Again, without mood stablizers, I have no control over that express elevator. Rapid cycling I relate to spending a lot of time on that elevator going to whatever floors our diagnosis designates, yet still we are constantly moving from floor to floor.

Mixed state presents a more difficult comparison for me as I am physically unable to be on two diffent floors at the time yet my mind seems to separtate so that I can be on the fourth floor and the first floor simulanteously. If you want to talk about feeling out of control, that defines it for me. Worst yet, is the realization is the one that comes to me after a few days of large dosages of anti-psychotics and mood stabilizers, that I had yet another episode.

I have referred to the action of two different types of medications, mood stabilizers and anti-psychotics (although they also help in minimizing the effect of our reactions to our moods as they shift). You needn't be diagnosed "psychotic" to benefit from the atypical-antipsychotics.

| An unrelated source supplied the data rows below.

<file path="config.mk">
export PLATFORM = sky130hd
export DESIGN_NAME = pcwin_gate
export DESIGN_NICKNAME = d
export VERILOG_FILES = /design/src/rtl/pcwin_pkg.sv /design/src/rtl/pcwin_addr_match.sv /design/src/rtl/pcwin_ctrl.sv /design/src/rtl/pcwin_gate.sv
export SDC_FILE = /design/constraint.sdc
export NUM_CORES = 1
export LEC_CHECK = 0
export CAP_MARGIN = 30
export CORE_AREA = 2 2 39 41
export CTS_BUF_LIST = sky130_fd_sc_hd__clkbuf_8
export DETAILED_ROUTE_END_ITERATION = 16
export DIE_AREA = 0 0 41 43
export GPL_ROUTABILITY_DRIVEN = 0
export HOLD_SLACK_MARGIN = 0.08
export PLACE_DENSITY = 0.6
export SLEW_MARGIN = 10
export SYNTH_ARGS = -nofsm -noshare
export SYNTH_HDL_FRONTEND = slang
export SYNTH_SLANG_ARGS = --single-unit
</file>
<file path="constraint.sdc">
create_clock -name clk -period 0.8 [get_ports clk]
set_input_delay 0.16 -clock clk [delete_from_list [all_inputs] [get_ports clk]]
set_output_delay 0.16 -clock clk [all_outputs]
set_load 0.02 [all_outputs]
</file>
<file path="src/rtl/pcwin_pkg.sv">
`timescale 1ns/1ps
package pcwin_pkg;
   typedef enum logic {
      WIN_IDLE = 1'b0,
      WIN_OPEN = 1'b1
   } win_state_e;

   localparam int HIT_START = 0;
   localparam int HIT_STOP  = 1;
   localparam int N_HITS    = 2;
endpackage

</file>
<file path="src/rtl/pcwin_addr_match.sv">
`timescale 1ns/1ps
module pcwin_addr_match #(
   parameter int              PC_W         = 32,
   parameter logic [PC_W-1:0] ADDR         = '0,
   parameter int              MATCH_STAGES = 0
) (
   input  logic            clk,
   input  logic            rst_n,
   input  logic [PC_W-1:0] pc,
   input  logic            pc_vld,
   output logic            hit
);
   logic eq;
   assign eq = pc_vld && (pc == ADDR);

   if (MATCH_STAGES == 0) begin : g_comb
      assign hit = eq;
   end else begin : g_piped
      logic [MATCH_STAGES:0] pipe;
      assign pipe[0] = eq;
      for (genvar s = 0; s < MATCH_STAGES; s++) begin : g_stage
         always_ff @(posedge clk or negedge rst_n) begin
            if (!rst_n) pipe[s+1] <= 1'b0;
            else        pipe[s+1] <= pipe[s];
         end
      end
      assign hit = pipe[MATCH_STAGES];
   end
endmodule

</file>
<file path="src/rtl/pcwin_ctrl.sv">
`timescale 1ns/1ps
module pcwin_ctrl
   import pcwin_pkg::*;
(
   input  logic clk,
   input  logic rst_n,
   input  logic hit_start,
   input  logic hit_stop,
   output logic running,
   output logic done
);
   win_state_e state_q, state_d;

   always_comb begin
      state_d = state_q;
      unique case (state_q)
         WIN_IDLE: if (hit_start && !hit_stop) state_d = WIN_OPEN;
         WIN_OPEN: if (hit_stop)               state_d = WIN_IDLE;
         default:                              state_d = WIN_IDLE;
      endcase
   end

   always_ff @(posedge clk or negedge rst_n) begin
      if (!rst_n) begin
         state_q <= WIN_IDLE;
         done    <= 1'b0;
      end else begin
         state_q <= state_d;
         done    <= (state_q == WIN_OPEN) && (state_d == WIN_IDLE);
      end
   end

   assign running = (state_q == WIN_OPEN);
endmodule

</file>
<file path="src/rtl/pcwin_gate.sv">
`timescale 1ns/1ps
module pcwin_gate
   import pcwin_pkg::*;
#(
   parameter int              PC_W         = 32,
   parameter logic [PC_W-1:0] START_ADDR   = 'h0000_1040,
   parameter logic [PC_W-1:0] STOP_ADDR    = 'h0000_10A8,
   parameter int              MATCH_STAGES = 0
) (
   input  logic            clk,
   input  logic            rst_n,
   input  logic [PC_W-1:0] pc_ex,
   input  logic            pc_ex_vld,
   output logic            running,
   output logic            done
);
   localparam logic [N_HITS*PC_W-1:0] CMP_ADDRS = {STOP_ADDR, START_ADDR};

   if (PC_W < 8 || PC_W > 64) begin : g_bad_width
      $error("pcwin_gate: PC_W must lie in 8..64");
   end
   if (MATCH_STAGES < 0 || MATCH_STAGES > 4) begin : g_bad_stages
      $error("pcwin_gate: MATCH_STAGES must lie in 0..4");
   end

   logic [N_HITS-1:0] hits;
   logic              hit_start;
   logic              hit_stop;

   for (genvar g = 0; g < N_HITS; g++) begin : g_cmp
      pcwin_addr_match #(
         .PC_W        (PC_W),
         .ADDR        (CMP_ADDRS[g*PC_W +: PC_W]),
         .MATCH_STAGES(MATCH_STAGES)
      ) i_match (
         .clk   (clk),
         .rst_n (rst_n),
         .pc    (pc_ex),
         .pc_vld(pc_ex_vld),
         .hit   (hits[g])
      );
   end

   assign hit_start = hits[HIT_START];
   assign hit_stop  = hits[HIT_STOP];

   pcwin_ctrl i_ctrl (
      .clk      (clk),
      .rst_n    (rst_n),
      .hit_start(hit_start),
      .hit_stop (hit_stop),
      .running  (running),
      .done     (done)
   );
endmodule

</file>
**Word-level counts from Yosys, hierarchy flattened**

Index checks and enable logic that the tools add are counted.

- Logic and storage cells: 14
- Bits in registers: 2
- Input port bits: 35

- Muxes and demuxes: 3
- Reduce and logical (&&, ||, !) cells: 5
- Equal/unequal tests: 2
- Bitwise gates (word level): 2

Operators with widths:

| cell | number |
|---|---|
| $eq A32 B13 Y1 const B | 2 |
| $logic_and A1 B1 Y1 | 4 |
| $mux W1 | 2 |
| $not A1 Y1 | 2 |
| $pmux W1 S2 | 1 |
| $logic_not A1 Y1 | 1 |

**Logic depth before layout (Yosys ltp)**

- Depth in word-level cells: 8
- Depth in mapped cells: 4

**Cells and area by module**

A second synthesis with hierarchy kept.

- Cells, all modules: 28
- Area total of the unflattened synthesis: 279.0 um^2

Modules (own cells, without submodules):

| module | sequential area each (um^2) | area an instance (um^2) | instances | cells an instance |
|---|---|---|---|---|
| pcwin_addr_match at g_cmp[1].i_match | 0.0 | 115.1 | 1 | 12 |
| pcwin_addr_match at g_cmp[0].i_match | 0.0 | 96.3 | 1 | 12 |
| pcwin_ctrl | 50.0 | 67.6 | 1 | 4 |

**Worst setup path after synthesis**

OpenSTA, ideal clock, no wires.

- Path kind: input -> register
- From: input pc_ex[3]
- To: register i_ctrl.state_q, in the netlist i_ctrl.running
- Stages on the path: 3
- Data arrival time: 0.926 ns
- Buffers on the path: 0
- Path slack: -0.199 ns
- Cell sequence: or4b_4 nor3_2 a2bb2oi_2

- Word-level cells in the longest chain between the ends: 6

Ends and longest elaborated chain:

| item | RTL line | source |
|---|---|---|
| from (decl) | pcwin_gate.sv:12 | `input logic [PC_W-1:0] pc_ex,` |
| $eq A32 B13 Y1 | pcwin_addr_match.sv:14 | `assign eq = pc_vld && (pc == ADDR);` |
| $logic_and A1 B1 Y1 | pcwin_addr_match.sv:14 |  |
| $logic_not A1 Y1 | pcwin_ctrl.sv:17 | `WIN_IDLE: if (hit_start && !hit_stop) state_d = WIN_OPEN;` |
| $logic_and A1 B1 Y1 | pcwin_ctrl.sv:17 |  |
| $mux W1 | pcwin_ctrl.sv:17 |  |
| $pmux W1 S2 * | pcwin_ctrl.sv:16 | `unique case (state_q)` |
| via i_ctrl.state_d | pcwin_ctrl.sv:12 | `win_state_e state_q, state_d;` |
| to (signal assigned) | pcwin_ctrl.sv:28 | `state_q <= state_d;` |
| to (decl) | pcwin_ctrl.sv:12 |  |

Mark *: on every way through the listed nets, which the timed path passes. The rest lies on a longest branch.

**Worst setup path in the final report**

Same ends and word-level chain as after synthesis.

==> results.py <==
metrics = {
    "route": {
        "drt-vias-per-instance": 4.351,
        "routed_wire_length_per_instance_um": 9.311,
        "drt_iter0_drc": 0,
        "dr_wl_met2_um": 321,
        "drc_errors": 0,
        "wirelength_um": 689,
        "met3WireLength_um": 97,
        "drt_first_pass_iters": 1,
        "postRouteAntennaNets": 0,
        "dr_total_vias": 322,
        "highest-signal-layer": "met3",
        "wirelength_met1_um": 270,
    },
    "outcome": {
        "outcome": "finished, violations left",
        "violations_in_the_final_reports": "setup timing",
    },
    "synthesis": {
        "synth-warning-count": 0,
        "synthTopCellsByArea": "sky130_fd_sc_hd__dfrtp_1 29%, sky130_fd_sc_hd__nor4_1 14%, sky130_fd_sc_hd__nor4b_1 10%",
        "synth_xor_area_share_pct": 0,
        "yosys-mux-area-fraction_pct": 0,
        "post_syn_nets": 53,
        "postSynthRegisterBits": 2,
        "synth-simple-area-share_pct": 62.32,
        "synthesis.area_per_instance_um2": 9.593,
        "synth-compound-area-share_pct": 8.696,
        "synth_top_area_cell": "sky130_fd_sc_hd__dfrtp_1",
        "main_combinational_cell_family_by_area_after_synthesis": "simple AND/OR/NAND/NOR gates",
        "synth_seq_area_share_pct": 28.99,
        "syn-cell-area_um2": 172.7,
        "synthDistinctLibCells": 11,
        "top_cell_type_s_share_of_synthesized_area_pct": 28.99,
        "synthesis.instances": 18,
        "synth-adder-area-share_pct": 0,
    },
    "setup_path": {
        "worstSetupStartpointType": "input port",
        "critical_path_required_ns": 0.93,
        "timing.critical_path.max_delay_family": "simple AND/OR/NAND/NOR gates",
        "worst_reg2reg_endpoint": "i_ctrl.running",
        "r2r_cells": 2,
        "crit-reg2reg-launch": "i_ctrl.running",
        "timing.critical_path.cells": "buf_6, or4b_4, nor3_4, a2bb2oi_2",
        "worstSetupStartpoint": "pc_ex[3]",
        "crit_arrival_ns": 1.13,
        "cp_max_fo": 2,
        "ff2ff_setup_slack_ns": 0.01,
        "worstSetupPathType": "input port to flop",
        "count_of_buffering_cells_on_the_critical_path_with_inverters_included": 1,
        "critPathCaptureType": "flop",
        "critPathMaxStageDelay_ns": 0.54,
        "slowest_stage_cell_on_the_critical_path": "sky130_fd_sc_hd__or4b_4",
    },
    "clock_network": {
        "htree_num_levels": 1,
        "cts_root_buffer": "sky130_fd_sc_hd__clkbuf_8",
        "clk_latency_ns": 0.20,
        "numClockSinks": 2,
        "cts.repair_timing.setup_buffer_count": 0,
        "cts.reportedPaths.clkPinSlew_ns": 0.03,
        "tritoncts": "done",
        "count_of_hold_buffers_inserted_by_post_cts_repair": 0,
        "clockBufferDepth": 2,
        "cts_inserted_buffers": 3,
    },
    "cells_and_area": {
        "antenna-diode-count": 0,
        "nNetsFinal": 95,
        "post_route_cells_drive_above_1_share_pct": 67.24,
        "finish.utilization_pct": 47.20,
        "layout.cells.non_filler": 74,
        "area_growth_from_synthesis_to_final_layout_pct": 278.3,
    },
    "floorplanning": {
        "initial_utilization_pct": 12.48,
        "die_height_um": 43,
        "die_area_um2": 1763,
        "floorplan_die_width_um": 41,
        "floorplan.rows": 14,
        "placeableCoreArea_um2": 1384,
        "ioPinCount": 37,
    },
    "global_route": {
        "grt_use_total_pct": 9.218,
        "grt_overflow_total": 0,
        "wire_length_of_the_first_global_routing_pass_um": 1145,
        "number_of_antenna_violations_at_the_first_check_in_global_routing": 0,
        "first_global_vias": 343,
        "pin_count_of_the_biggest_net_entering_global_routing": 3,
    },
    "pwr": {
        "total_leakage_power_nw": 0.2947,
        "power_density_nw_per_um2": 1021,
        "vdd_drop_max_mv": 0.3476,
    },
    "placement": {
        "buffer_ports.inserted": 36,
        "number_of_placed_instances_with_taps_included": 71,
    },
    "timing": {
        "hold_violations": 0,
        "timing_worst_slew_pin_value_ns": 0.2140,
        "setup_ws_ns": -0.2058,
        "max_frequency_ghz": 0.9942,
        "final_slew_violations": 0,
        "min_period_over_period_pct": 125.7,
        "final.setup_skew_ns": 0.0001876,
        "max-slew-margin-rel_pct": 85.69,
        "finalSetupViolations": 4,
        "unrepaired_setup_endpoints_after_global_routing": "yes",
        "final.min_clock_period_ns": 1.006,
    },
    "flow_run": {
        "timing.max_cap.violations": 0,
    },
    "min_path": {
        "worstHoldPathType": "input port to asynchronous set/reset pin",
    },
}
-- flip-flops by register name, indices dropped and copies added (netlist names) --
signal          cells
i_ctrl.done         1
i_ctrl.running      1
-- layout make-up --
type / count / area, um^2
flip-flops and latches: 2 / 50.05
repair buffers: 37 / 324.1
multi-input cells: 16 / 217.7
well taps: 16 / 20.02
clock buffers: 3 / 41.29
fillers: 141 / 730.7
-- cell usage after synthesis --
library cell / count
sky130_fd_sc_hd__and3_1: 1
sky130_fd_sc_hd__nand4_1: 2
sky130_fd_sc_hd__nor4_1: 4
sky130_fd_sc_hd__and4b_1: 1
sky130_fd_sc_hd__nor3_1: 1
sky130_fd_sc_hd__nor2_1: 2
sky130_fd_sc_hd__nor3_2: 1
sky130_fd_sc_hd__a2bb2oi_2: 1
sky130_fd_sc_hd__or4b_4: 1
sky130_fd_sc_hd__dfrtp_1: 2
sky130_fd_sc_hd__nor4b_1: 2
-- cells by family after synthesis --
kind of cell	after synthesis
compound gates	1
flops	2
simple gates	15
-- worst register-to-register path, delay by kind of cell, from the launching register on --
family	cells	cell delay, ns
flip-flops	1	0.38
buffers and inverters	1	0.14
AO/OA/AOI/OAI	1	0.15
-- worst max-delay path by stage --
| stage | slack, ns | endpoint | cells after the start |
|---|---|---|---|
| 2_1_floorplan | -0.20 | i_ctrl.running | 3 |
| 3_3_place_gp | -0.68 | i_ctrl.done | 5 |
| 3_5_place_dp | -0.71 | i_ctrl.running | 5 |
| 4_1_cts | -0.19 | i_ctrl.running | 4 |
| 5_1_grt | -0.23 | i_ctrl.running | 4 |
| 6_report | -0.21 | i_ctrl.running | 4 |
-- power breakdown --
group | switching (W) | leakage [nW] | internal [W] | total, W
Sequential | 0.000000000000613 | 0.0280 | 0.000102 | 0.000102
Combinational | 0.0000578 | 0.245 | 0.000128 | 0.000186
Clock | 0.0000625 | 0.0216 | 0.000317 | 0.000379
Total | 0.000120 | 0.295 | 0.000546 | 0.000667
-- stage by stage --
stage                     worst slack (ns)  setup TNS, ns   power, W  cell area [um^2]  hold WS [ns]
after floorplan                    -0.1987        -0.3266  0.0001223             206.4       -0.1356
after global placement             -0.6756         -1.860  0.0002996             594.3        0.3360
after detailed placement           -0.7055         -1.937  0.0003008             594.3        0.3338
after CTS                          -0.1922        -0.4669  0.0006586             613.1        0.1237
after global routing               -0.2318        -0.6247  0.0007049             653.1        0.1226
final                              -0.2058        -0.4648  0.0006667             653.1        0.1211
-- placed cells by master (no fill, tap or decap), drive strengths merged --
cell type	synthesis	final
a2bb2oi	1	1
dfrtp	2	2
dlygate4sd2	0	4
clkdlybuf4s50	0	1
nor2	2	2
clkbuf	0	3
nand4	2	2
and3	1	1
buf	0	25
nor4b	2	2
nor3	2	2
and4b	1	1
nor4	4	4
or4b	1	1
clkdlybuf4s15	0	7
-- what timing repair did --
item,CTS,global route
endpoints found under the setup margin,4,4
pin swaps,15,9
gates resized for setup,123,7
-- routing by layer --
metal | vias up | GRT usage (%)
li1 | 159 | -
met1 | 139 | 11.18
met2 | 24 | 15.00
met3 | 0 | 1.571
met4 | 0 | 4.000
met5 | - | 0
Note: power is estimated with default switching activity, not from simulation.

You expressed concern over suidial ideations as a risk associated with the newer age of anti-depressants that operate by chemically preventing our synapses from uptaking the Serotonin (neurotransmitter) that was released by those same synpases. Hence the title, Selective Serotonin Reuptake Inhibitors. Recently, the FDA approved another class along the same line that effects the reuptake of two different neurotransmitters. By having an excess of one or two of these floating around in the brain, it, in part, relieves the sensation of depression. Yet, the suicidal ideation risk is mostly directed at children, teens and very young adults. That is the reason that it is necessary that this particular client be followed very closely by both psychologists and psychiatrists. The actual statistic correlation is quite small yet the correlation exists, therefore, the FDA regulations to make such a warning compulsary. If you read the cautions on any medication, prescription or OTC, they are there at the regulation of the FDA so those that choose to take these medications be aware with the associated risks. The warnings pertaining to SSRIs or SNRIs is emphsized because that risk is mortal and permanent in a population that might not even be old enough to vote. I see where it serves a dual purpose, it gives parents pause to rush to the doctor to prescribe a drug that is inappropriate since it is not designed to treat teenage angst. Yet those that do warrant that prescription are warned to participate in the young person's recovery.

Regarding Seroquel specifically, I have spoken at length with both a neutral (not my pdoc) pdoc whose specialty and research is directly related to BPD and a psychopharmacologist regarding the wide range of milligrams prescribed to different patients. Both made me aware that the drug representatives a few years aog, were delivering free samples to the pdocs (as phamecuetical represntatives also do) but they also gave to the doctors a gift of a coffee cup advertising Seroquel that had a bulls-eye with the number 600 in the middle subliminally suggesting the typical prescription strength to be presribed! I was told that 600 milligrams per day is ridiculously high. I told of other patient's whose dosages ranging for 12.5mg to 800 mg per day. I was told that the minimal effective dosage is in the neighboor of 300 milligrams per day but the correlation between seroquel, continues to increase of diabetes mellistus. However, I was also informed that the minimal effective dose is at 100 milligram. Upon telling pdoc he commented that I chose the most expensive sleeping pill on market. Hence, I confimed his opinion with two other indepentent resources avaliate that opinionl

I know my post was long but I really would like you to see a pdoc. If I came across as condesending, please forgive me but its late and I have some payers to make.